Cognitive dissonance is one of the foundational tools used in the creation of the United States, and is a very important part of the culture of this land. It is the way that slavery was justified, along with Jim Crowism, poverty, mass incarceration, inequity in laws and social policy, and even things like immigration laws. We are good people, right? So we could not possibly be exhibiting behaviors that contradict those beliefs, and therefore we fall back on justifying those social issues by making those situations or people wrong, evil, unworthy…. less than human in order to justify our actions. The Africans were stupid, the Natives were savages, the Mexicans are leeches, and poor people are just lazy. How else do we justify calling human beings illegal aliens, and when did legal status mean someone was no longer human? The varying terminology, laws, and attitudes support a level of cognitive dissonance that has enabled generations of people to ignore the humanity behind many social issues for a long time.

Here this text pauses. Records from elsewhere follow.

### src/rtl/llc_output_encoder_fifo.sv
// Per-channel output FIFO: head is read straight from storage registers, so a
// push becomes visible one cycle later at the earliest (no fall-through).
module llc_out_fifo
   import llc_output_encoder_pkg::*;
#(
   parameter int FIFO_DEPTH = 2,
   localparam int AW = $clog2(FIFO_DEPTH),
   localparam int CW = AW + 1
) (
   input  logic            clk,
   input  logic            rst,
   input  logic            push,
   input  llc_out_packet_t din,
   input  logic            ready,
   output logic            valid,
   output llc_out_packet_t dout,
   output logic [CW-1:0]   count
);

   llc_out_packet_t mem [FIFO_DEPTH];
   logic [AW-1:0]   rptr, wptr;
   logic            pop;

   assign valid = (count != '0);
   assign pop   = valid & ready;
   assign dout  = mem[rptr];

   // Storage and pointers; power-of-two depth lets the pointers wrap naturally.
   always_ff @(posedge clk or negedge rst) begin
      if (!rst) begin
         rptr  <= '0;
         wptr  <= '0;
         count <= '0;
         for (int i = 0; i < FIFO_DEPTH; i++) mem[i] <= '0;
      end else begin
         if (push) begin
            mem[wptr] <= din;
            wptr      <= wptr + 1'b1;
         end
         if (pop) rptr <= rptr + 1'b1;
         case ({push, pop})
            2'b10:   count <= count + 1'b1;
            2'b01:   count <= count - 1'b1;
            default: count <= count;
         endcase
      end
   end

endmodule

### src/rtl/llc_output_encoder.sv
// LLC outbound encoder: decodes the message type, steers it into one of five
// channel FIFOs, and reports back-pressure, idle and illegal-type status.
module llc_output_encoder
   import llc_output_encoder_pkg::*;
#(
   parameter int FIFO_DEPTH = 2
) (
   input  logic                 clk,
   input  logic                 rst,
   llc_output_encoder_if.slave  bus
);

   localparam int CW = $clog2(FIFO_DEPTH) + 1;
   localparam int NCH = LLC_OUT_CHANNELS;

   logic                  legal, sel_full, send_ready, accept, all_empty, err_q;
   logic [NCH-1:0]        push, ch_full, ch_ready, ch_valid;
   logic [CW-1:0]         ch_cnt [NCH];
   llc_out_packet_t       ch_pkt [NCH];

   assign legal = (bus.send_type <= LLC_OUT_RST_DONE);

   // Back-pressure looks only at registered counts, never at the *_ready inputs.
   always_comb begin
      sel_full = 1'b0;
      for (int i = 0; i < NCH; i++)
         if (bus.send_type == 3'(i)) sel_full = ch_full[i];
   end

   assign send_ready     = ~legal | ~sel_full;
   assign accept         = bus.send_valid & send_ready & legal;
   assign bus.send_ready = send_ready;

   assign ch_ready[0] = bus.llc_rsp_out_ready;
   assign ch_ready[1] = bus.llc_fwd_out_ready;
   assign ch_ready[2] = bus.llc_mem_req_ready;
   assign ch_ready[3] = bus.llc_dma_rsp_out_ready;
   assign ch_ready[4] = bus.llc_rst_tb_done_ready;

   for (genvar gi = 0; gi < NCH; gi++) begin : g_ch
      assign push[gi]    = accept & (bus.send_type == 3'(gi));
      assign ch_full[gi] = (ch_cnt[gi] == CW'(FIFO_DEPTH));

      llc_out_fifo #(.FIFO_DEPTH(FIFO_DEPTH)) u_fifo (
         .clk   (clk),
         .rst   (rst),
         .push  (push[gi]),
         .din   (bus.send_pkt),
         .ready (ch_ready[gi]),
         .valid (ch_valid[gi]),
         .dout  (ch_pkt[gi]),
         .count (ch_cnt[gi])
      );
   end

   assign bus.llc_rsp_out_valid     = ch_valid[0];
   assign bus.llc_rsp_out_pkt       = ch_pkt[0];
   assign bus.llc_fwd_out_valid     = ch_valid[1];
   assign bus.llc_fwd_out_pkt       = ch_pkt[1];
   assign bus.llc_mem_req_valid     = ch_valid[2];
   assign bus.llc_mem_req_pkt       = ch_pkt[2];
   assign bus.llc_dma_rsp_out_valid = ch_valid[3];
   assign bus.llc_dma_rsp_out_pkt   = ch_pkt[3];
   assign bus.llc_rst_tb_done_valid = ch_valid[4];
   assign bus.llc_rst_tb_done_pkt   = ch_pkt[4];

   always_comb begin
      all_empty = 1'b1;
      for (int i = 0; i < NCH; i++)
         if (ch_cnt[i] != '0) all_empty = 1'b0;
   end

   assign bus.idle = all_empty & ~accept;

   // Illegal types are consumed and dropped; the flag holds until reset.
   always_ff @(posedge clk or negedge rst) begin
      if (!rst)                             err_q <= 1'b0;
      else if (bus.send_valid & ~legal)     err_q <= 1'b1;
   end

   assign bus.err_bad_type = err_q;

endmodule

### src/flat_wrapper.sv
// flat-port wrapper written by rule: the top's interface ports become plain ports
module llc_output_encoder_flat import llc_output_encoder_pkg::*;
#(
   parameter int FIFO_DEPTH = 2
)
  (clk, rst, bus_send_valid, bus_send_type, bus_send_pkt, bus_send_ready, bus_llc_rsp_out_valid, bus_llc_rsp_out_pkt, bus_llc_rsp_out_ready, bus_llc_fwd_out_valid, bus_llc_fwd_out_pkt, bus_llc_fwd_out_ready, bus_llc_mem_req_valid, bus_llc_mem_req_pkt, bus_llc_mem_req_ready, bus_llc_dma_rsp_out_valid, bus_llc_dma_rsp_out_pkt, bus_llc_dma_rsp_out_ready, bus_llc_rst_tb_done_valid, bus_llc_rst_tb_done_pkt, bus_llc_rst_tb_done_ready, bus_idle, bus_err_bad_type);
  llc_output_encoder_if bus_i ();
  input  logic clk;
  input  logic rst;
  input wire logic [$bits(bus_i.send_valid)-1:0] bus_send_valid;
  input wire logic [$bits(bus_i.send_type)-1:0] bus_send_type;
  input wire logic [$bits(bus_i.send_pkt)-1:0] bus_send_pkt;
  output wire logic [$bits(bus_i.send_ready)-1:0] bus_send_ready;
  output wire logic [$bits(bus_i.llc_rsp_out_valid)-1:0] bus_llc_rsp_out_valid;
  output wire logic [$bits(bus_i.llc_rsp_out_pkt)-1:0] bus_llc_rsp_out_pkt;
  input wire logic [$bits(bus_i.llc_rsp_out_ready)-1:0] bus_llc_rsp_out_ready;
  output wire logic [$bits(bus_i.llc_fwd_out_valid)-1:0] bus_llc_fwd_out_valid;
  output wire logic [$bits(bus_i.llc_fwd_out_pkt)-1:0] bus_llc_fwd_out_pkt;
  input wire logic [$bits(bus_i.llc_fwd_out_ready)-1:0] bus_llc_fwd_out_ready;
  output wire logic [$bits(bus_i.llc_mem_req_valid)-1:0] bus_llc_mem_req_valid;
  output wire logic [$bits(bus_i.llc_mem_req_pkt)-1:0] bus_llc_mem_req_pkt;
  input wire logic [$bits(bus_i.llc_mem_req_ready)-1:0] bus_llc_mem_req_ready;
  output wire logic [$bits(bus_i.llc_dma_rsp_out_valid)-1:0] bus_llc_dma_rsp_out_valid;
  output wire logic [$bits(bus_i.llc_dma_rsp_out_pkt)-1:0] bus_llc_dma_rsp_out_pkt;
  input wire logic [$bits(bus_i.llc_dma_rsp_out_ready)-1:0] bus_llc_dma_rsp_out_ready;
  output wire logic [$bits(bus_i.llc_rst_tb_done_valid)-1:0] bus_llc_rst_tb_done_valid;
  output wire logic [$bits(bus_i.llc_rst_tb_done_pkt)-1:0] bus_llc_rst_tb_done_pkt;
  input wire logic [$bits(bus_i.llc_rst_tb_done_ready)-1:0] bus_llc_rst_tb_done_ready;
  output wire logic [$bits(bus_i.idle)-1:0] bus_idle;
  output wire logic [$bits(bus_i.err_bad_type)-1:0] bus_err_bad_type;
  assign bus_i.send_valid = bus_send_valid;
  assign bus_i.send_type = bus_send_type;
  assign bus_i.send_pkt = bus_send_pkt;
  assign bus_send_ready = bus_i.send_ready;
  assign bus_llc_rsp_out_valid = bus_i.llc_rsp_out_valid;
  assign bus_llc_rsp_out_pkt = bus_i.llc_rsp_out_pkt;
  assign bus_i.llc_rsp_out_ready = bus_llc_rsp_out_ready;
  assign bus_llc_fwd_out_valid = bus_i.llc_fwd_out_valid;
  assign bus_llc_fwd_out_pkt = bus_i.llc_fwd_out_pkt;
  assign bus_i.llc_fwd_out_ready = bus_llc_fwd_out_ready;
  assign bus_llc_mem_req_valid = bus_i.llc_mem_req_valid;
  assign bus_llc_mem_req_pkt = bus_i.llc_mem_req_pkt;
  assign bus_i.llc_mem_req_ready = bus_llc_mem_req_ready;
  assign bus_llc_dma_rsp_out_valid = bus_i.llc_dma_rsp_out_valid;
  assign bus_llc_dma_rsp_out_pkt = bus_i.llc_dma_rsp_out_pkt;
  assign bus_i.llc_dma_rsp_out_ready = bus_llc_dma_rsp_out_ready;
  assign bus_llc_rst_tb_done_valid = bus_i.llc_rst_tb_done_valid;
  assign bus_llc_rst_tb_done_pkt = bus_i.llc_rst_tb_done_pkt;
  assign bus_i.llc_rst_tb_done_ready = bus_llc_rst_tb_done_ready;
  assign bus_idle = bus_i.idle;
  assign bus_err_bad_type = bus_i.err_bad_type;
  llc_output_encoder #(.FIFO_DEPTH(FIFO_DEPTH)) u_core (.clk(clk), .rst(rst), .bus(bus_i));
endmodule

What does all of this have to do with Donald Sterling? Absolutely nothing; it has to do with us. Sterling became the most recent case of scapegoating for the American people around the issue of Black people in america, and that nasty word that many people have such a hard time saying….. RACISM. What actually happened was that Sterling’s incident placed a gigantic mirror in the face of society, reminding us of one of the things that many people want to ignore; that racism is alive and well in this day and age. This realization is not something that Black people, or other people of color, are surprised about. Not at all.

This news story took a sharp tack and popped open the bubble that protected people from the reality that most people of color have to exist within. And just like that…. that uncomfortable feeling that Leon Festinger described in his theory is front and center, outrage ensued, and Sterling gets the racism scapegoat award for 2014. If we make it all about him, then no one else has to make it about them. We are not racist, Donald Sterling is racist and now that we dealt with that…. we can continue on our path of post racial harmony in the age of a Black president.

As the media tide turns to something else, I feel we have a spiritual and human responsibility not to let the collective consciousness of America brush racism back under the rug. Continuing the conversations that came out of this incident could support the slow movement of acceptance that we do not live in a color blind society, and we have yet to cure the United States from categorizing the worth of individuals based in divisive racial caste systems. Sterling was only a result of the balloon needing to release some of the air before it pops, he was not the cause of racism, and all of his fines will not dismantle the institutional and structural racism that we are still experiencing today.

Let’s keep the conversations going, and let’s continue to educate one another in what racism really is, unlearning those outdated definitions. My spiritual guides, and my Gods, remind me that I am divinely sacred and an extension of all things. It is very important to me to be a part of the change I want for my children, a change I may never see in this lifetime just as my ancestors did not see it in theirs. But nonetheless, my world is different today due to the sacrifices that my ancestors made for me that they never got to enjoy, and I find that it is just as important to me that I leave a better world for others as was done for me.

It is a divine mission we are all on together, and if we are too busy ignoring that racism and social unrest exists, then how will we change the world?